Abstract

*These authors contributed equally to the project

The vulnerability of intact rat hearts to ischaemia and reperfusion injury changes during post-natal development with 14 days old being most resistant. The mechanism for this is multifactorial, but one significant element is the changing characteristics of the mitochondrial permeability transition pore (MPTP). We investigated the effect of oxidative stress and Ca2+ loading on cardiomyocyte viability in cell suspension throughout development with or without MPTP inhibition.

Ventricular cardiomyocytes were isolated enzymatically from 14 (n=4), 28 day old (n=3) and adult rat heart (n=3). These cardiomyocytes were incubated with 0.5 mM H2O2 and 3 mM Ca2+ (simulated reperfusion) in the presence or absence of 2 µM Cyclosporine A (CsA). Cardiomyocytes incubated in normal buffer were used as control. Cardiomyocyte viability (assessed using trypan blue) and morphology was monitored every 30 min for 2 hours.

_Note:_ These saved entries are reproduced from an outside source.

## src/design/board_bus_pkg.sv

```systemverilog
`default_nettype none

package board_bus_pkg;

    //////////////////////////////////////////////////
    // Bus widths
    localparam int ADDR_W = 16;
    localparam int DATA_W = 8;

    typedef logic [ADDR_W-1:0] addr_t;
    typedef logic [DATA_W-1:0] data_t;

    // Target of one access, after descrambling
    typedef enum logic [2:0] {
        REG_ROM,
        REG_RAM,    // 2 KB work RAM, upper half of the window is open bus
        REG_TXT,
        REG_BG,
        REG_SEC,    // Security shifter
        REG_IO,
        REG_NONE
    } region_e;

    //////////////////////////////////////////////////
    // Board address scrambling
    typedef logic [$clog2(ADDR_W)-1:0] bit_idx_t;   // Scrambled bit index
    typedef bit_idx_t bit_map_t [ADDR_W];           // One entry per clean bit

    // Clean bit i is taken from scrambled bit DESCR_SRC[i]
    localparam bit_map_t DESCR_SRC = '{
        4'd0, 4'd1, 4'd2, 4'd4, 4'd5, 4'd9, 4'd3, 4'd6,
        4'd7, 4'd8, 4'd10, 4'd11, 4'd12, 4'd13, 4'd14, 4'd15
    };
    localparam addr_t DESCR_INV = 16'h003f;         // Clean bits 5..0 inverted

endpackage

`default_nettype wire
```

## src/design/cpu_bus_if.sv

```systemverilog
`timescale 1ns/1ps
`default_nettype none

interface cpu_bus_if;
    import board_bus_pkg::*;

    addr_t   addr;      // Clean address
    data_t   wdata;
    logic    rd;
    logic    wr;
    logic    iorq;
    logic    start;     // First cycle of an access
    region_e region;
    data_t   rdata;
    logic    ready;     // One-cycle completion pulse

    // Address descrambling, decode and read steering
    modport decoder (input rd, wr, iorq, output addr, start, region, rdata, ready);

    // Slaves on the bus
    modport target (input addr, wdata, rd, wr, start, region);

    // CPU side
    modport master (output wdata, rd, wr, iorq, input addr, start, region, rdata, ready);

endinterface

`default_nettype wire

```

## src/design/rom_fetch.sv

```systemverilog
`timescale 1ns/1ps
`default_nettype none

module rom_fetch #(
    parameter int ROM_CREDITS = 2
) (
    input  wire                  clk,
    input  wire                  rst_n,
    cpu_bus_if.target            bus,
    output logic                 rom_req_valid,
    output logic [14:0]          rom_req_addr,
    input  wire                  rom_credit,    // Memory popped one request
    input  wire                  rom_rsp_valid,
    input  board_bus_pkg::data_t rom_rsp_data,
    output logic                 done,
    output board_bus_pkg::data_t data
);
    import board_bus_pkg::*;

    localparam int CW = $clog2(ROM_CREDITS + 1);

    typedef enum logic [1:0] {
        IDLE,
        WAIT_CREDIT,    // Memory queue full
        WAIT_RSP,
        DONE
    } state_e;

    state_e        state;
    logic [CW-1:0] credits;
    logic          rom_rd;
    logic          has_credit;
    logic          issue;

    assign rom_rd     = bus.start & bus.rd & (bus.region == REG_ROM);
    assign has_credit = (credits != '0);
    assign issue      = has_credit & ((state == IDLE & rom_rd) | (state == WAIT_CREDIT));

    assign rom_req_valid = issue;
    assign rom_req_addr  = bus.addr[14:0];  // CPU holds the address
    assign done          = (state == DONE);

    //////////////////////////////////////////////////
    // Credits follow the memory queue at all times
    always_ff @(posedge clk) begin
        if (!rst_n) begin
            credits <= CW'(ROM_CREDITS);
        end else begin
            credits <= credits - CW'(issue) + CW'(rom_credit);
        end
    end

    always_ff @(posedge clk) begin
        if (!rst_n) begin
            state <= IDLE;
        end else begin
            case (state)
                IDLE:        if (rom_rd) state <= has_credit ? WAIT_RSP : WAIT_CREDIT;
                WAIT_CREDIT: if (has_credit) state <= WAIT_RSP;
                WAIT_RSP:    if (rom_rsp_valid) state <= DONE;
                default:     state <= IDLE;    // Ready shown for one cycle
            endcase
        end
    end

    // Response byte, held until the next one
    always_ff @(posedge clk) begin
        if (state == WAIT_RSP && rom_rsp_valid) begin
            data <= rom_rsp_data;
        end
    end

endmodule

`default_nettype wire

```

## src/flat_wrapper.sv

```systemverilog
// flat-port wrapper written by rule: the top's interface ports become plain ports
module rom_fetch_flat import board_bus_pkg::*;
#(
    parameter int ROM_CREDITS = 2
)
  (clk, rst_n, rom_req_valid, rom_req_addr, rom_credit, rom_rsp_valid, rom_rsp_data, done, data, bus_addr, bus_wdata, bus_rd, bus_wr, bus_start, bus_region);
  cpu_bus_if bus_i ();
  input  wire clk;
  input  wire rst_n;
  output logic rom_req_valid;
  output logic [14:0] rom_req_addr;
  input  wire rom_credit;
  input  wire rom_rsp_valid;
  input  board_bus_pkg::data_t rom_rsp_data;
  output logic done;
  output board_bus_pkg::data_t data;
  input wire logic [$bits(bus_i.addr)-1:0] bus_addr;
  input wire logic [$bits(bus_i.wdata)-1:0] bus_wdata;
  input wire logic [$bits(bus_i.rd)-1:0] bus_rd;
  input wire logic [$bits(bus_i.wr)-1:0] bus_wr;
  input wire logic [$bits(bus_i.start)-1:0] bus_start;
  input wire logic [$bits(bus_i.region)-1:0] bus_region;
  assign bus_i.addr = bus_addr;
  assign bus_i.wdata = bus_wdata;
  assign bus_i.rd = bus_rd;
  assign bus_i.wr = bus_wr;
  assign bus_i.start = bus_start;
  assign bus_i.region = bus_region;
  rom_fetch #(.ROM_CREDITS(ROM_CREDITS)) u_core (.clk(clk), .rst_n(rst_n), .bus(bus_i), .rom_req_valid(rom_req_valid), .rom_req_addr(rom_req_addr), .rom_credit(rom_credit), .rom_rsp_valid(rom_rsp_valid), .rom_rsp_data(rom_rsp_data), .done(done), .data(data));
endmodule
```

There was a time-dependent decrease in viability in all age groups. However, this effect was more marked in 14 day old compared to adult and 28 day old cardiomyocytes. In the adult group, CsA significantly improved cardiomyocyte viability at all time points (at 120 min, 76%±7.4 vs 53%±5.3). No protective effect was seen in 14 (22%±12.7 for CsA vs 10%±6.6 injured control) or 28 day old cardiomyocytes (55%±7.9 for CsA vs 33±5.4 for injured control).

Unlike intact adult heart, the resistance of isolated cardiomyocytes to simulated reperfusion injury increases from 14 days of age to adulthood. The finding that CsA does not confer protection in the younger age group could be due to excessive injury or due to changes in MPTP sensitivity.